** Opening Given entries block **

--- config.mk ---
export PLATFORM = sky130hd
export DESIGN_NAME = abmp_serial
export DESIGN_NICKNAME = d
export VERILOG_FILES = /design/src/rtl/abmp_pkg.sv /design/src/rtl/abmp_serial.sv
export SDC_FILE = /design/constraint.sdc
export NUM_CORES = 1
export LEC_CHECK = 0
export BUFFER_PORTS_ARGS = -buffer_cell sky130_fd_sc_hd__buf_2
export CAP_MARGIN = 40
export CORE_MARGIN = 8
export CORE_UTILIZATION = 40
export CTS_CLUSTER_DIAMETER = 120
export DETAILED_ROUTE_END_ITERATION = 10
export PLACE_DENSITY_LB_ADDON = 0.1
export SYNTH_ARGS = -nofsm -noshare
export SYNTH_HDL_FRONTEND = slang
export SYNTH_SLANG_ARGS = --single-unit
--- constraint.sdc ---
create_clock -name pclk -period 16.6 [get_ports pclk]
set_clock_uncertainty 0.1 [all_clocks]
set_input_delay 0 -clock pclk [delete_from_list [all_inputs] [get_ports pclk]]
set_output_delay 0 -clock pclk [all_outputs]
set_load 0.01 [all_outputs]
--- src/rtl/abmp_pkg.sv ---
// constants shared by the serial rate, mute and parity block
// assumes a 32-bit apb bus whose byte address sits in paddr[7:0]
package abmp_pkg;
  // --------------------------------------------------
  // register byte offsets
  // --------------------------------------------------
  localparam logic [7:0] OFS_STATUS  = 8'h00; // status_reg
  localparam logic [7:0] OFS_DATA    = 8'h04; // data buffer
  localparam logic [7:0] OFS_RATE    = 8'h08; // rate_select_reg
  localparam logic [7:0] OFS_CTL1    = 8'h0C; // control_one
  localparam logic [7:0] OFS_CTL2    = 8'h10; // control_two
  localparam logic [7:0] OFS_TX_FINE = 8'h14; // tx_fine_prescaler
  localparam logic [7:0] OFS_RX_FINE = 8'h18; // rx_fine_prescaler
  // --------------------------------------------------
  // reset values
  // --------------------------------------------------
  localparam logic [7:0] RST_STATUS  = 8'hC0; // tdre and tc set
  localparam logic [7:0] RST_ZERO    = 8'h00;
  // --------------------------------------------------
  // field positions
  // --------------------------------------------------
  localparam int RATE_PR_LO = 6; // common_prescale_sel [7:6]
  localparam int RATE_TX_LO = 3; // tx_pow2_div_sel [5:3]
  localparam int RATE_RX_LO = 0; // rx_pow2_div_sel [2:0]
  // control_one bits
  localparam int C1_R8 = 7;
  localparam int C1_T8 = 6;
  localparam int C1_M = 4;
  localparam int C1_WAKE = 3;
  localparam int C1_PCE = 2;
  localparam int C1_PS = 1;
  localparam int C1_PIE = 0;
  // control_two bits
  localparam int C2_TIE = 7;
  localparam int C2_TCIE = 6;
  localparam int C2_RIE = 5;
  localparam int C2_ILIE = 4;
  localparam int C2_TE = 3;
  localparam int C2_RE = 2;
  localparam int C2_RWU = 1;
  // --------------------------------------------------
  // rate and sampling counts
  // --------------------------------------------------
  localparam logic [3:0] PR_SEL0 = 4'h1;
  localparam logic [3:0] PR_SEL1 = 4'h3;
  localparam logic [3:0] PR_SEL2 = 4'h4;
  localparam logic [3:0] PR_SEL3 = 4'hD;
  localparam logic [4:0] SMP_EDGE1 = 5'h03; // edge check samples
  localparam logic [4:0] SMP_EDGE2 = 5'h05;
  localparam logic [4:0] SMP_EDGE3 = 5'h07;
  localparam logic [4:0] SMP_MID1 = 5'h08;  // majority samples
  localparam logic [4:0] SMP_MID2 = 5'h09;
  localparam logic [4:0] SMP_MID3 = 5'h0A;
  localparam logic [3:0] PH_LAST = 4'hF;    // 16th sample of a bit
  localparam logic [3:0] BITS_SHORT = 4'h8; // data bits, m = 0
  localparam logic [3:0] BITS_LONG = 4'h9;  // data bits, m = 1
  localparam logic [7:0] IDLE_SHORT = 8'hA0; // 10 bits x 16
  localparam logic [7:0] IDLE_LONG = 8'hB0;  // 11 bits x 16

  // receive sequencer states
  typedef enum logic [1:0] {
    RX_IDLE,
    RX_START,
    RX_DATA,
    RX_STOP
  } abmp_rx_t;
endpackage : abmp_pkg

** Closing Given entries block **

Your answer should hold the line with "localparam logic [4:0] SMP_MID2 = 5'h09;" and each line after it to the end of the data, retyped exactly. Include no other lines.

Solution >>
  localparam logic [4:0] SMP_MID2 = 5'h09;
  localparam logic [4:0] SMP_MID3 = 5'h0A;
  localparam logic [3:0] PH_LAST = 4'hF;    // 16th sample of a bit
  localparam logic [3:0] BITS_SHORT = 4'h8; // data bits, m = 0
  localparam logic [3:0] BITS_LONG = 4'h9;  // data bits, m = 1
  localparam logic [7:0] IDLE_SHORT = 8'hA0; // 10 bits x 16
  localparam logic [7:0] IDLE_LONG = 8'hB0;  // 11 bits x 16

  // receive sequencer states
  typedef enum logic [1:0] {
    RX_IDLE,
    RX_START,
    RX_DATA,
    RX_STOP
  } abmp_rx_t;
endpackage : abmp_pkg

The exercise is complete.